Fatigue can be characterized as a subjective sensation of discomfort, manifesting as an intense feeling of weariness and depletion [9]. It typically arises due to various physiological, pathological, and psychological imbalances within organisms [10]. Currently, a significant number of individuals are experiencing fatigue-related disorders due to stress from work and life, which can be characterized as chronic stress-induced fatigue. Therefore, the development of drugs to alleviate these chronic fatigue symptoms is of substantial importance. During prolonged, high-intensity exercise, the body’s internal environment is disrupted due to energy expenditure and metabolite accumulation. This can potentially result in muscle soreness and spasms, as well as dyskinesia [11]. Recent studies have confirmed that disorders in the gut microbiome can manifest as symptoms of fatigue [12,13]. Emerging research has highlighted the role of the intestinal microbiome as a critical regulator in alleviating fatigue-related stressors, including oxidative stress, inflammatory responses, and intestinal damage [12]. Actually, the gut–muscle axis refers to the bidirectional communication between the gut and skeletal muscles, which can influence muscle function and overall health [14].

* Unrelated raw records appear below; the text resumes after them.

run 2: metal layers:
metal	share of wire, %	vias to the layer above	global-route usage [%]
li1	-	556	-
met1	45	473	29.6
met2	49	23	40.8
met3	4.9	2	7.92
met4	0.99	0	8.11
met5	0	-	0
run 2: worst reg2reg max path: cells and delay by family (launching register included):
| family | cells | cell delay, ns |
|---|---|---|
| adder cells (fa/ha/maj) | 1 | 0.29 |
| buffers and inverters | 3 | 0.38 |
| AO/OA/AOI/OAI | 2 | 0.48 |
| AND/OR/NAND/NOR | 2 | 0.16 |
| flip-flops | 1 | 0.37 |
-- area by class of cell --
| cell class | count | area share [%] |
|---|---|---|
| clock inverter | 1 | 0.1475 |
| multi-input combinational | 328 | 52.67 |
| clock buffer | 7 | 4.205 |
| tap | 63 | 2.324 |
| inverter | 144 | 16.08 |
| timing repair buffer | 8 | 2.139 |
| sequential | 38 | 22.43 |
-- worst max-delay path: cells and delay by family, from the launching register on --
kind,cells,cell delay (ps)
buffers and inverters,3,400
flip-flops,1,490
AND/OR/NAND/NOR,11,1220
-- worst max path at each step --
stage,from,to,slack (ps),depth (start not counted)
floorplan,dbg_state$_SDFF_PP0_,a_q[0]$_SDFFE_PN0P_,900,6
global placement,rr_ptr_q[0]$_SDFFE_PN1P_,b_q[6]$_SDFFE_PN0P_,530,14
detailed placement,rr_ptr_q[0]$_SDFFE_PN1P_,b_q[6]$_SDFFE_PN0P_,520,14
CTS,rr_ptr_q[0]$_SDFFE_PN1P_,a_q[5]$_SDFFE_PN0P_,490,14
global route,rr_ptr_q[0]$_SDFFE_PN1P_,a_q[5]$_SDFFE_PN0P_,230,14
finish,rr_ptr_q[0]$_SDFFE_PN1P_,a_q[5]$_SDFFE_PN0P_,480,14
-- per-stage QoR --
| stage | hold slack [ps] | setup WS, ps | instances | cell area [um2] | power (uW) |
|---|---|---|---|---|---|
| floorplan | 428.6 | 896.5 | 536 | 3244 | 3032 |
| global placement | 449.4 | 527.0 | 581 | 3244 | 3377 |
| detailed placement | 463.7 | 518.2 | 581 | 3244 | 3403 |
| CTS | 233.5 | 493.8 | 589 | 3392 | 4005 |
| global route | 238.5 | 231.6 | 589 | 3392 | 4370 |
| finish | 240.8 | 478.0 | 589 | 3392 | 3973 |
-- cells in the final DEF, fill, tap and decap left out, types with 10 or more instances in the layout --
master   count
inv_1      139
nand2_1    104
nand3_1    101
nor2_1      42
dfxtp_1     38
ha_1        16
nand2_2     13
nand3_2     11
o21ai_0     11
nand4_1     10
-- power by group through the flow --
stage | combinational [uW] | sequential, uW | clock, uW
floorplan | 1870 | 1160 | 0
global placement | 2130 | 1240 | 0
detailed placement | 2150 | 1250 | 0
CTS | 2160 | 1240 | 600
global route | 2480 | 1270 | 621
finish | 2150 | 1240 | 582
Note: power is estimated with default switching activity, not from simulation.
$ cat src/rtl/abl_seq.sv
// Addressing-mode sequencer for the address-bus-low unit: walks ZP/ABS/BRANCH/IMM
// sequences, inserting a page-fix cycle when the ABL adder crosses a page boundary.
module abl_seq (
   input  logic     clk,
   input  logic     RST,
   abl_seq_if.slave bus
);

   typedef enum logic [3:0] {
      S_IDLE, S_OPND1, S_OPND2, S_ZPA, S_ABSA, S_BRT, S_BRN, S_FIX, S_RESTORE, S_INEXT
   } state_e;

   localparam logic [1:0] M_ZP  = 2'b00;
   localparam logic [1:0] M_ABS = 2'b01;
   localparam logic [1:0] M_IMM = 2'b11;

   localparam logic [4:0] OP_HOLD    = 5'b01000;
   localparam logic [4:0] OP_ZPA     = 5'b00110;
   localparam logic [4:0] OP_ABSA    = 5'b00111;
   localparam logic [4:0] OP_BR      = 5'b01010;
   localparam logic [4:0] OP_RESTORE = 5'b00000;

   state_e     state_q, state_d;
   logic [1:0] mode_q, mode_d;
   logic       idx_en_q, idx_en_d;
   logic       idx_sel_q, idx_sel_d;
   logic       take_q, take_d;
   logic [1:0] fix_q, fix_d;

   logic [4:0] op;
   logic       ci, ahl, ldpc, incpc, dn;
   logic [1:0] rsel, fix;
   logic [1:0] idx_rsel;

   assign idx_rsel = idx_en_q ? {1'b0, idx_sel_q} : 2'b11;

   always_comb begin
      state_d   = state_q;
      mode_d    = mode_q;
      idx_en_d  = idx_en_q;
      idx_sel_d = idx_sel_q;
      take_d    = take_q;
      fix_d     = fix_q;
      if (bus.rdy) begin
         case (state_q)
            S_IDLE: begin
               if (bus.start) begin
                  state_d   = S_OPND1;
                  mode_d    = bus.mode;
                  idx_en_d  = bus.idx_en;
                  idx_sel_d = bus.idx_sel;
                  take_d    = bus.take;
                  fix_d     = 2'b00;
               end
            end
            S_OPND1: begin
               case (mode_q)
                  M_ZP:    state_d = S_ZPA;
                  M_ABS:   state_d = S_OPND2;
                  M_IMM:   state_d = S_INEXT;
                  default: state_d = take_q ? S_BRT : S_BRN;
               endcase
            end
            S_OPND2: state_d = S_ABSA;
            S_ZPA:   state_d = S_RESTORE;
            S_ABSA: begin
               if (bus.CO) begin
                  state_d = S_FIX;
                  fix_d   = 2'b01;
               end else begin
                  state_d = S_RESTORE;
               end
            end
            // A branch crosses a page when the carry disagrees with the offset sign.
            S_BRT: begin
               if (bus.CO != bus.db7) begin
                  state_d = S_FIX;
                  fix_d   = bus.CO ? 2'b01 : 2'b10;
               end else begin
                  state_d = S_IDLE;
               end
            end
            S_FIX:   state_d = (mode_q == M_ABS) ? S_RESTORE : S_IDLE;
            default: state_d = S_IDLE;
         endcase
      end
   end

   always_ff @(posedge clk) begin
      if (RST) begin
         state_q   <= S_IDLE;
         mode_q    <= 2'b00;
         idx_en_q  <= 1'b0;
         idx_sel_q <= 1'b0;
         take_q    <= 1'b0;
         fix_q     <= 2'b00;
      end else begin
         state_q   <= state_d;
         mode_q    <= mode_d;
         idx_en_q  <= idx_en_d;
         idx_sel_q <= idx_sel_d;
         take_q    <= take_d;
         fix_q     <= fix_d;
      end
   end

   // Strobes are gated by rdy so a stalled cycle never loads or completes anything.
   always_comb begin
      op    = OP_HOLD;
      ci    = 1'b0;
      rsel  = 2'b11;
      ahl   = 1'b0;
      ldpc  = 1'b0;
      incpc = 1'b0;
      fix   = 2'b00;
      dn    = 1'b0;
      if (bus.rdy) begin
         case (state_q)
            S_OPND1: begin
               ci = 1'b1; ldpc = 1'b1; incpc = 1'b1;
            end
            S_OPND2: begin
               ci = 1'b1; ahl = 1'b1; ldpc = 1'b1; incpc = 1'b1;
            end
            S_ZPA: begin
               op = OP_ZPA; rsel = idx_rsel;
            end
            S_ABSA: begin
               op = OP_ABSA; rsel = idx_rsel;
            end
            S_BRT: begin
               op = OP_BR; ci = 1'b1; dn = (bus.CO == bus.db7);
            end
            S_BRN: begin
               ci = 1'b1; dn = 1'b1;
            end
            S_FIX: begin
               fix = fix_q; dn = (mode_q != M_ABS);
            end
            S_RESTORE: begin
               op = OP_RESTORE; ci = 1'b1; dn = 1'b1;
            end
            S_INEXT: begin
               ci = 1'b1; ldpc = 1'b1; incpc = 1'b1; dn = 1'b1;
            end
            default: ;
         endcase
      end
   end

   assign bus.abl_op    = op;
   assign bus.abl_ci    = ci;
   assign bus.reg_sel   = rsel;
   assign bus.ld_ahl    = ahl;
   assign bus.ld_pc     = ldpc;
   assign bus.inc_pc    = incpc;
   assign bus.abh_fix   = fix;
   assign bus.done      = dn;
   assign bus.busy      = (state_q != S_IDLE);
   assign bus.dbg_state = state_q;

endmodule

We have discovered that Brassica rapa L. extract can optimize probiotics in vitro fermentation, suggesting its potential function in gut health [15]. These findings provide a theoretical basis for the deep investigation of the bioactive mechanism of Brassica rapa L. through its influence on the gut–muscle axis. In this study, we aim to investigate the mechanisms by which Brassica rapa L. influences fatigue during prolonged exercise. Initially, we established a mouse model of prolonged exercise to simulate chronic physical stress. Subsequently, we assessed fatigue-related biomarkers and further investigated the energy metabolism process in muscle tissue, as well as the inflammatory response in both muscle and colon tissues. Finally, we employed 16S rDNA analysis to examine the composition of the intestinal microbiome. Correlation analyses were conducted to gain insight into how these microbiomes affect peripheral parameters and to measure the effects of Brassica rapa L. on the gut–muscle axis and how they modulate fatigue.

2. Materials and Methods

2.1. Materials

Brassica rapa L. roots were purchased from Tibet. The rest of the chemical reagents used in this experiment were analytically pure.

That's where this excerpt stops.